Subqueries are extremely useful, particularly for web-based database applications where you need to take two queries and manually put them together to reach a desired result -- subqueries allow SQL to do all of the heavy lifting! Subqueries can also be used in many cases to replace a self-join. A SQL join is usually quicker but, as we've discussed many times before, there is usually more than one way to perform any given SQL task.

Is there a query in a query?

The subquery is fairly straightforward part of the SQL specification. In a nutshell, a subquery is a SQL SELECT statement that is placed in the predicate of any other SQL statement we've explored -- SELECT, INSERT, UPDATE, or DELETE. You're quite smart enough on your own to figure them out without my intervention, but we'll cover them here to make sure we've hit everything!

A subquery can be used in a number of scenarios:

  • SELECT/UPDATE/DELETE... WHERE (SELECT ...) which can be used to filter data before an action is applied to the results of that filter;

  • INSERT INTO.... SELECT.... which can be used to copy tables or portions of tables into a new table for further manipulation;

  • Another subquery which can then be nested again up to the limits of your database platform -- or your sanity and understanding.

You've probably found yourself at various points in SQL development mentally creating subqueries in your head -- things like finding all of your high-volume customers who are also the ones that pay on time or maybe updating information about all the employees that are also managers in the company. Every major RDBMS lets you do at least some level of subquerying to address that exact issue.

Using a subquery

Let's say we want to find the names of all of the managers in the Employees table. Starting with the following table

we want to first select all of the values for ManagerID and then associate them with a name. We can do that with the following set of queries

SELECT EmployeeName AS Employee
FROM Employees
WHERE EmployeeID IN (SELECT DISTINCT ManagerID FROM Employees)

The queries are addressed from the inside out, so the first step is to perform the statement which returns the result set (61, 63).

SELECT ManagerID FROM Employees

This means the outer query becomes which then gives us the record set ("Edward Appleton", "Troy Parker").

SELECT EmployeeName AS Employee
FROM Employees
WHERE EmployeeID IN (61,63)

The only caveat with subqueries is that you must be aware of exactly what the query will return as far as fields, field types, and values. Our subquery in this example returns a single column of values which are valid values for the WHERE EmployeeID IN clause.
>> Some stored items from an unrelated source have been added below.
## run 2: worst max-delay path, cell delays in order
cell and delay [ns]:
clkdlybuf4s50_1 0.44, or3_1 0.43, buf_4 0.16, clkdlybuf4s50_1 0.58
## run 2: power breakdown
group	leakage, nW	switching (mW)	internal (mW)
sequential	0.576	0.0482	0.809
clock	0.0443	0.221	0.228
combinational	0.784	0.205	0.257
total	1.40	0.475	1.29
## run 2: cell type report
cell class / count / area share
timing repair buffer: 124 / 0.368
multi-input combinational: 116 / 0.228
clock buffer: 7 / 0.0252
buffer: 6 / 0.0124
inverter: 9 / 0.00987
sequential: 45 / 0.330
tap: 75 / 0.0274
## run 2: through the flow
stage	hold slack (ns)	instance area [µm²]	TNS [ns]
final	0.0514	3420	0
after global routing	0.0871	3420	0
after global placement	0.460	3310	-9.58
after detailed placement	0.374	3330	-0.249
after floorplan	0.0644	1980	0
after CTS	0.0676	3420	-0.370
File: config.mk
export PLATFORM = sky130hd
export DESIGN_NAME = trig_readout_sequencer_flat
export DESIGN_NICKNAME = d
export VERILOG_FILES = /design/src/rtl/trig_readout_sequencer_if.sv /design/src/rtl/trig_readout_sequencer.sv /design/src/flat_wrapper.sv
export SDC_FILE = /design/constraint.sdc
export NUM_CORES = 1
export LEC_CHECK = 0
export BUFFER_PORTS_ARGS = -buffer_cell sky130_fd_sc_hd__buf_2
export CORE_MARGIN = 3
export CORE_UTILIZATION = 35
export DETAILED_ROUTE_END_ITERATION = 10
export GPL_ROUTABILITY_DRIVEN = 0
export HOLD_SLACK_MARGIN = 0.08
export SYNTH_ARGS = -nofsm -noshare
export SYNTH_HDL_FRONTEND = slang
export SYNTH_SLANG_ARGS = --single-unit
File: constraint.sdc
create_clock -name CLK_42MHZ -period 10.4 [get_ports CLK_42MHZ]
set_input_delay 0.52 -clock CLK_42MHZ [delete_from_list [all_inputs] [get_ports CLK_42MHZ]]
set_output_delay 0.52 -clock CLK_42MHZ [all_outputs]
set_load 0.01 [all_outputs]
<file path="config.mk">
export PLATFORM = sky130hd
export DESIGN_NAME = brush_stamper
export DESIGN_NICKNAME = d
export VERILOG_FILES = /design/src/rtl/brush_pkg.sv /design/src/rtl/brush_clip.sv /design/src/rtl/brush_stamper.sv
export SDC_FILE = /design/constraint.sdc
export NUM_CORES = 1
export LEC_CHECK = 0
export ABC_AREA = 1
export BUFFER_PORTS_ARGS = -buffer_cell sky130_fd_sc_hd__buf_2
export CAP_MARGIN = 25
export CORE_ASPECT_RATIO = 0.75
export CORE_MARGIN = 1.5
export CORE_UTILIZATION = 35
export CTS_CLUSTER_SIZE = 30
export DETAILED_ROUTE_END_ITERATION = 10
export PLACE_DENSITY = 0.51
export REMOVE_ABC_BUFFERS = 1
export SLEW_MARGIN = 5
export SYNTH_ARGS = -nofsm -noshare
export SYNTH_HDL_FRONTEND = slang
export SYNTH_HIERARCHICAL = 1
export SYNTH_SLANG_ARGS = --single-unit
</file>
<file path="constraint.sdc">
create_clock -name clk_in -period 2.6 [get_ports clk_in]
set_input_delay 0.13 -clock clk_in [delete_from_list [all_inputs] [get_ports clk_in]]
set_output_delay 0.13 -clock clk_in [all_outputs]
set_load 0.005 [all_outputs]
</file>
If the subquery returned the employee name, for example, you'd get a data type mismatch because "Edward Appleton" is a string and EmployeeID is a number field -- WHERE EmployeeID IN ('Edward Appleton'....) makes no sense. This caveat is especially true when you are using a SELECT subquery inside of an INSERT INTO statement -- the number of fields, their order, and the data types must match up or the INSERT will fail.

The SQL outer join

Every type of SQL join effectively multiplies the row in one table by the rows in the other table that is participating in the join (and which can be extended to include as many tables are participating in the JOIN operation).
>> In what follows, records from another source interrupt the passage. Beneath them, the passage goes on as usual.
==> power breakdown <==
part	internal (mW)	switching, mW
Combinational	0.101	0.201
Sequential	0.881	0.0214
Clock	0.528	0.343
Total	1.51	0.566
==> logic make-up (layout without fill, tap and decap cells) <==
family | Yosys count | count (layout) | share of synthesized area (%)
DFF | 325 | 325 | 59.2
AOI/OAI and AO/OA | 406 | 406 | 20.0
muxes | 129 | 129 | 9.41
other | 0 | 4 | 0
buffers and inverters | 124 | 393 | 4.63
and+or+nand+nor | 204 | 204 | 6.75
When we discussed the Cartesian product (the "cross join"), we saw the raw results of a JOIN operation. The INNER JOIN statement provided a useful filter to that raw result by picking out only rows where the key fields have the same value. The result of the INNER JOIN operation is one row for each key value that exists in both joined tables. But what about situations where there are rows in one table that do not have a corresponding match in the other table? An inner join ignores these rows.

An outer join is used to include the rows that are "missing" in an inner join. Using our ongoing BOOK database as an example may make things clearer. So far, we've created joins that pull our Author data and BOOK data together to create a catalog of the BOOK collection. But let's say I've heard a new Author on the radio and immediately decide to put them in the database -- Antony Gray, for example.
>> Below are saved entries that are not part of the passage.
`config.mk`:
```
export PLATFORM = sky130hd
export DESIGN_NAME = pong_game_ctrl
export DESIGN_NICKNAME = d
export VERILOG_FILES = /design/src/rtl/pong_game_ctrl.sv
export SDC_FILE = /design/constraint.sdc
export NUM_CORES = 1
export LEC_CHECK = 0
export ABC_AREA = 1
export BUFFER_PORTS_ARGS = -buffer_cell sky130_fd_sc_hd__buf_2
export CAP_MARGIN = 10
export CORE_UTILIZATION = 50
export CTS_BUF_LIST = sky130_fd_sc_hd__clkbuf_8
export CTS_CLUSTER_SIZE = 20
export DETAILED_ROUTE_END_ITERATION = 8
export GPL_TIMING_DRIVEN = 0
export PLACE_DENSITY = 0.77
export SLEW_MARGIN = 20
export SYNTH_ARGS = -nofsm -noshare
export SYNTH_HDL_FRONTEND = slang
export SYNTH_SLANG_ARGS = --single-unit
```
`constraint.sdc`:
```
create_clock -name clk -period 1.52 [get_ports clk]
set_input_delay 0.076 -clock clk [delete_from_list [all_inputs] [get_ports clk]]
set_output_delay 0.076 -clock clk [all_outputs]
set_load 0.02 [all_outputs]
```
`src/rtl/pong_game_ctrl.sv`:
```
// pong_game_ctrl: game-level sequencer for the pong display pipeline.
// Runs new game / serve / play / game-over, keeps a two-digit BCD hit score
// and the balls-remaining count, and freezes the graphics stage between balls.
// A once-per-frame tick, taken from the pixel coordinates, times the
// inter-ball and game-over delays.
// Optional feature macro: PONG_BONUS_BALL_EN (extra ball on every 10th hit,
// capped at BALLS).
//
// state    | meaning
// ---------+-------------------------------------------------------------
// NEWGAME  | title screen, graphics frozen, any button starts a game
// PLAY     | ball live, hits scored, a miss ends the current ball
// NEWBALL  | delay before the next serve, button serves once timer is 0
// OVER     | game-over text for TIMER_TICKS frames, then back to NEWGAME
module pong_game_ctrl #(
  parameter int BALLS       = 3,
  parameter int TIMER_TICKS = 120
) (
  input  logic       clk,
  input  logic       reset,
  input  logic [1:0] btn1,
  input  logic [1:0] btn2,
  input  logic [9:0] pix_x,
  input  logic [9:0] pix_y,
  input  logic       hit,
  input  logic       miss,
  output logic       gra_still,
  output logic [3:0] score_d1,
  output logic [3:0] score_d0,
  output logic [1:0] balls_left,
  output logic       st_newgame,
  output logic       st_over
);

  localparam logic [1:0] S_NEWGAME = 2'd0;
  localparam logic [1:0] S_PLAY    = 2'd1;
  localparam logic [1:0] S_NEWBALL = 2'd2;
  localparam logic [1:0] S_OVER    = 2'd3;

  localparam logic [1:0] BALLS_INIT = 2'(BALLS);
  localparam logic [7:0] TIMER_LOAD = 8'(TIMER_TICKS);

  logic [1:0] state_q, state_d;
  logic [3:0] d1_q, d1_d, d0_q, d0_d;
  logic [1:0] balls_q, balls_d;
  logic [7:0] timer_q, timer_d;
  logic       frame_q, frame_prev_q;
  logic       hit_r_q, miss_r_q;

  logic btn_any, tick, hit_ev, miss_ev, score_max;

  assign btn_any   = (|btn1) | (|btn2);
  assign tick      = frame_q & ~frame_prev_q;
  assign hit_ev    = hit & ~hit_r_q;
  assign miss_ev   = miss & ~miss_r_q;
  assign score_max = (d1_q == 4'd9) && (d0_q == 4'd9);

  // Next-state, score, ball count and delay timer for the game sequencer.
  always_comb begin
    state_d = state_q;
    d1_d    = d1_q;
    d0_d    = d0_q;
    balls_d = balls_q;
    timer_d = timer_q;
    case (state_q)
      S_NEWGAME: begin
        if (btn_any) begin
          d1_d    = 4'd0;
          d0_d    = 4'd0;
          balls_d = BALLS_INIT;
          state_d = S_PLAY;
        end
      end
      S_PLAY: begin
        if (hit_ev && !score_max) begin
          if (d0_q == 4'd9) begin
            d0_d = 4'd0;
            d1_d = d1_q + 4'd1;
`ifdef PONG_BONUS_BALL_EN
            if (balls_q < BALLS_INIT) balls_d = balls_q + 2'd1;
`endif
          end else begin
            d0_d = d0_q + 4'd1;
          end
        end
        // A miss in the same cycle as a hit still ends the ball; the miss
        // decides the ball count from the pre-hit value.
        if (miss_ev) begin
          timer_d = TIMER_LOAD;
          if (balls_q == 2'd1) begin
            balls_d = 2'd0;
            state_d = S_OVER;
          end else begin
            balls_d = balls_q - 2'd1;
            state_d = S_NEWBALL;
          end
        end
      end
      S_NEWBALL: begin
        if (timer_q == 8'd0) begin
          if (btn_any) state_d = S_PLAY;
        end else if (tick) begin
          timer_d = timer_q - 8'd1;
        end
      end
      S_OVER: begin
        if (timer_q == 8'd0) state_d = S_NEWGAME;
        else if (tick) timer_d = timer_q - 8'd1;
      end
      default: state_d = S_NEWGAME;
    endcase
  end

  // State, counters and edge/tick history registers with synchronous reset.
  always_ff @(posedge clk) begin
    if (reset) begin
      state_q      <= S_NEWGAME;
      d1_q         <= 4'd0;
      d0_q         <= 4'd0;
      balls_q      <= BALLS_INIT;
      timer_q      <= 8'd0;
      frame_q      <= 1'b0;
      frame_prev_q <= 1'b0;
      hit_r_q      <= 1'b0;
      miss_r_q     <= 1'b0;
    end else begin
      state_q      <= state_d;
      d1_q         <= d1_d;
      d0_q         <= d0_d;
      balls_q      <= balls_d;
      timer_q      <= timer_d;
      frame_q      <= (pix_x == 10'd0) && (pix_y == 10'd0);
      frame_prev_q <= frame_q;
      hit_r_q      <= hit;
      miss_r_q     <= miss;
    end
  end

  assign gra_still  = (state_q != S_PLAY);
  assign st_newgame = (state_q == S_NEWGAME);
  assign st_over    = (state_q == S_OVER);
  assign score_d1   = d1_q;
  assign score_d0   = d0_q;
  assign balls_left = balls_q;

endmodule

```
Yosys cells after proc, flatten, opt, wreduce, memory -nomap -nowiden
Cells that the tools add are included.
{ "totals": {"regBits": 24, "latch_bits": 0, "ram_bits": 0, "rom_bits": 0, "inputBits": 28, "output_inout_bits": 13, "elab_cells": 74, "mem_count": 0} }
{ "op_classes": {"addsub": 4, "n_mul": 0, "n_div": 0, "n_lt_le_gt_ge": 0, "eq_ne": 15, "shift": 0, "mux": 21, "bitwise_logic": 7, "n_reduce_logical": 18} }
{ "op_table": {"columns": ["cell", "n"], "rows": [
  ["$mux W8", 3],
  ["$logic_not A10 Y1", 2],
  ["$mux W4", 5],
  ["$pmux W4 S2", 2],
  ["$pmux W8 S2", 1],
  ["$mux W2", 7],
  ["$ne A2 B2 Y1 const B", 5],
  ["$reduce_and A3 Y1", 3],
  ["$add A4 B1 Y4 const B", 2],
  ["$eq A4 B4 Y1 const B", 2],
  ["$logic_not A8 Y1", 1],
  ["$ne A2 B1 Y1 const B", 4],
  ["$pmux W2 S4", 1],
  ["$reduce_and A4 Y1", 2],
  ["$sub A8 B1 Y8 const B", 1],
  ["$reduce_or A2 Y1", 3],
  ["$eq A2 B1 Y1 const B", 2],
  ["$eq A2 B2 Y1 const B", 2],
  ["$pmux W2 S2", 1],
  ["$reduce_bool A2 Y1", 2],
  ["$and A1 B1 Y1", 3],
  ["$logic_and A1 B1 Y1", 3],
  ["$not A1 Y1", 3],
  ["$logic_not A2 Y1", 1],
  ["other kinds (4)", 4]
]} }

Longest topological paths before layout
{ "logic_depth": {"ltp_word": 6, "ltp_mapped": 11, "mapped_depth_nobuf": 10} }

Worst setup path after synthesis
OpenSTA, ideal clock, no wires.
{ "synth_timing": {"path_kind": "reg-to-reg", "start": "register d0_q[0], in the netlist score_d0[0]", "end": "register d0_q[1], in the netlist score_d0[1]", "setup_time_ns": 0.116, "t_arrival_ns": 1.408, "path_slack_ns": -0.004, "path_stages_with_launch": 10, "path_buffers": 1, "cell_sequence": "dfxtp_1 > ha_1 > nand2_1 > nor2_4 > nand2_1 > nand3_2 > nand2_2 > buf_6 > o21ai_0 > nor2_1"} }
{ "synth_via": {"elab_chain_len": 6} }
{ "synth_lines": {"columns": ["item", "line_no", "rtl"], "rows": [
  ["from (decl)", "44", "logic [3:0] d1_q, d1_d, d0_q, d0_d;"],
  ["from (signal assigned)", "119", "d0_q <= 4'd0;"],
  ["from (signal assigned)", "129", "d0_q <= d0_d;"],
  ["branches (longest 6 deep; another with $add A4 B1 Y4)", null, null]
]} }
Several ways; the timed one is not identified. The select of a mux whose other input is x is not followed.
A chain may end at the register's enable or synchronous reset.

Worst setup path in the final report
{ "layout_timing": {"start": "register d0_q[1], in the netlist score_d0[1]", "end": "register d0_q[1], in the netlist score_d0[1]"} }
The elaborated chain is that of the path after synthesis.

==> results <==
- For this run, design rule violations remaining after detail routing come to 0.
- The routed length on met2 is 1380 um.
- The count of max-cap constraint violations is 0.
- The proportion of layout cells with a drive suffix above 1 is 0.261.
- The total CTS buffers is 3.
- The cell area that synthesis handed to floorplanning was 1430 um2.
- The flow ran to the end, and the final reports show no timing, DRC or antenna violations.
- During synthesis, Yosys emitted a total of 0 warnings.
- The number of setup buffers added after CTS is 0.
- The final number of hold-violating endpoints came to 0.
- Subtracting the final worst setup slack from the clock period gives 1.48 ns.
- Input and output buffers added on the ports amount to 39.
- After detailed routing, the met3 layer carries 110 um of wire.
- The number of nets in the synthesized netlist is approximately 250.
- At the worst endpoint, the required time is roughly 1.7 ns.
- The sum of negative setup slack is 0 ns.
- The worst hold path passes through 3 cells.
- TritonCTS built the clock tree.
- The register area share after synthesis is 0.335.
- The global-route wire length before repair is 5170 um.
- After detailed routing, the average wire length per cell comes to ~11 um.
- In this run the tightest slew margin relative to its limit is 0.693.
- Setup violations remaining at the end of the flow were counted as 0.
- Dividing total power by cell area gives a power density of about 1000 nW/um2.
- After synthesis, the netlist uses 25 different library cells.
- In the synthesized netlist, the number of instances is 214.
- The largest vdd supply drop is 760 uV.
- Dividing the detail-routed via count by the number of cells gives roughly 5.1.
- From bottom edge to top edge, the die measures 55.6 um.
- The post-route antenna net violation count is 0.
- Pin placement for this block handled slightly above 40 I/O pins.
- The largest driver fanout on the critical path is 10.
- At the pin with the least slew margin, the transition time is 0.460 ns.
- The fraction of the cycle the final worst path needs is 0.971.
- The path class of the tightest hold or removal check is in2reg.
- The critical path class is reg2reg.
- Summing all non-filler instances in the final layout gives an area of 1770 um2.
- The peak clock frequency supported by timing is 677 MHz.
- The finished layout holds roughly 290 standard cells, fillers aside.
- The total wirelength of the detailed-routed design is around 3100 um.
- After global routing the overflow that remains totals 0.
- For this block, the initial DRC count from the detailed router was 41.
- The final estimated routing congestion in global placement is 0.791.
- The floorplan die width is between 50 and 60 um.
- The number of global-route vias before repair is ~1,200.
- After synthesis, the mean cell area works out to 6.70 um2.
- The global router's overall resource usage is 0.208.
- The initial core utilization is 0.524.
- The maximum number of buffers from clock root to sink is 2.
- Between clock sinks in the finished design, the worst skew comes to 0.00921 ns.
- Detailed placement ended at an HPWL of 2300 um.
- The initial antenna violation count was 0.
- Entering global routing, the biggest net connects 15 pins.
- The core box area is 2730 um2.
- The maximum level of the CTS H-tree is 1.
- The die covers around 3100 um2.
- The number of core rows is 19.
- The number of vias after detailed routing is 1,456.
- Synthesis inferred 24 register bits.
- The number of fillers in the final layout is 257.
- The pre-antenna-repair detailed-routing pass consisted of 4 iterations.
- The clock sink count is 24.
- At the end of the flow, the number of nets in the layout was 293.
- Counting tap cells, the placed design contains a total of 284 instances.
- The utilization after layout is 0.647.
- The area growth from synthesis to layout is 23.3%.
- The clock tree root driver cell is clkbuf_8.
- In the final routing, the length of wire on met1 measures approximately 1500 um.
- The clock latency of the later-clocked register in the worst-skew pair is ~0.28 ns.
- The leakage power is about 0.86 nW.
- Counting cells, the worst reg-to-reg path comes to 10.
- The highest layer touched by signal routing is met4.
- The count of inserted antenna diode cells is 0.
- The clock-pin slew reported for the worst setup and hold paths after clock tree synthesis is 0.09 ns.
- The critical path data arrival time is approximately 1.7 ns.
- The number of pins with negative max-slew slack in the final report is 0.
- STA classifies the critical path endpoint as a register.
- The placed instances occupy a cell area of about 1700 um2.
- STA classifies the critical path startpoint as a register.
==> path summary, 6_finish.rpt <==
path               startpoint  slack [ns]           to
setup / recovery  score_d0[1]        0.04  score_d0[1]
hold / removal            hit        0.01      hit_r_q
setup reg to reg  score_d0[1]        0.04  score_d0[1]
hold reg to reg    timer_q[4]        0.47   timer_q[4]
==> final cells by class <==
class,count,area [um2],share of cell area
multi-input cells,155,830,0.469
clock buffers,3,41.3,0.0234
repair buffers,39,195,0.110
flip-flops and latches,24,487,0.275
well taps,31,38.8,0.0219
plain buffers,4,30.0,0.0170
clock inverters,1,30.0,0.0170
inverters,31,116,0.0658
==> cells in the mapped netlist (all sizes together) <==
cell	instances	area [um2]
o22ai	2	12.5
nor3	3	15.0
nand4	2	12.5
or2	4	25.0
xor2	2	17.5
nand3	22	125
nor4	4	25.0
ha	7	87.6
clkbuf	2	7.51
nor2	27	131
xnor2	2	17.5
dfxtp	24	480
a21oi	18	93.8
o21ai	6	30.0
inv	31	116
buf	2	18.8
nand2	56	218
==> report_power, final <==
part	total, mW	switching (mW)	internal [mW]	leakage [nW]
registers	0.729	0.0517	0.678	0.197
logic	0.501	0.310	0.191	0.626
clock network	0.570	0.217	0.353	0.0357
total	1.80	0.579	1.22	0.859
==> sequential cells by signal, summed over array words and instances (netlist names) <==
name and count:
miss_r_q 1, frame_prev_q 1, state_q 2, hit_r_q 1
balls_left 2, score_d1 4, score_d0 4, timer_q 8
frame_q 1
==> stage by stage <==
step / setup WS [ns] / power (mW) / hold slack, ns
CTS: 0.0576 / 1.78 / 0.00624
floorplan: 0.0415 / 1.08 / 0.183
global placement: 0.0941 / 1.20 / 0.294
finish: 0.0435 / 1.80 / 0.0120
global route: -0.0278 / 1.91 / 0.0149
detailed placement: 0.0809 / 1.21 / 0.301
==> metal layers <==
layer / vias up / global-route usage
li1: 768 / -
met1: 651 / 0.273
met2: 31 / 0.341
met3: 6 / 0.0281
met4: 0 / 0.0893
met5: - / 0
==> cell families after synthesis <==
group,Yosys count,synth area share
buf+inv,35,0.0995
xor+xnor,4,0.0244
compound gates,26,0.0951
simple gates,118,0.385
fa+ha+maj,7,0.0611
flops,24,0.335
==> what timing repair did <==
action | 4_1_cts | 5_1_grt
resized for setup | 0 | 10
hold buffers | 0 | 0
setup endpoints to repair | 0 | 16
==> critical path, stage by stage (launching register included) <==
cell and delay, ns:
dfxtp_2 0.35, inv_1 0.05, ha_1 0.13, nand2_1 0.08, nor2_4 0.16, nand2_1 0.08
nand3_2 0.08, nand2_4 0.07, buf_8 0.14, o21ai_1 0.17, nor2_1 0.06
==> cell usage in the layout (no fill, tap or decap), types with 3 or more instances in the layout <==
cell      netlist  layout
inv_2           4       5
nor4_1          4       4
nand3_2         3       3
o21ai_0         6       5
ha_1            7       7
buf_2           0      39
inv_1          27      26
nand3_1        19      19
a21oi_1        17      16
dfxtp_1        24      21
nor2_1         23      23
clkbuf_8        0       3
nand2_1        53      53
nor2_4          4       4
(Power assumes the default switching activity.)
If I create an inner join between the Authors and BOOK tables, I get the following result.

SELECT * FROM Authors, BOOKs WHERE Authors.AuthorID *= BOOKs.AuthorID

These results accurately describe my catalog. But what about Antony Gray and all the others I'm planning on adding to the catalog? They completely disappear from the result because there is no matching row where BOOKs.AuthorID=5. Big deal you may say, but what if the two tables were Customers and Orders instead? Or maybe Orders and Items? In the first case, only customers with orders would show up in the report; in the second case, only items that had actually been ordered would show up.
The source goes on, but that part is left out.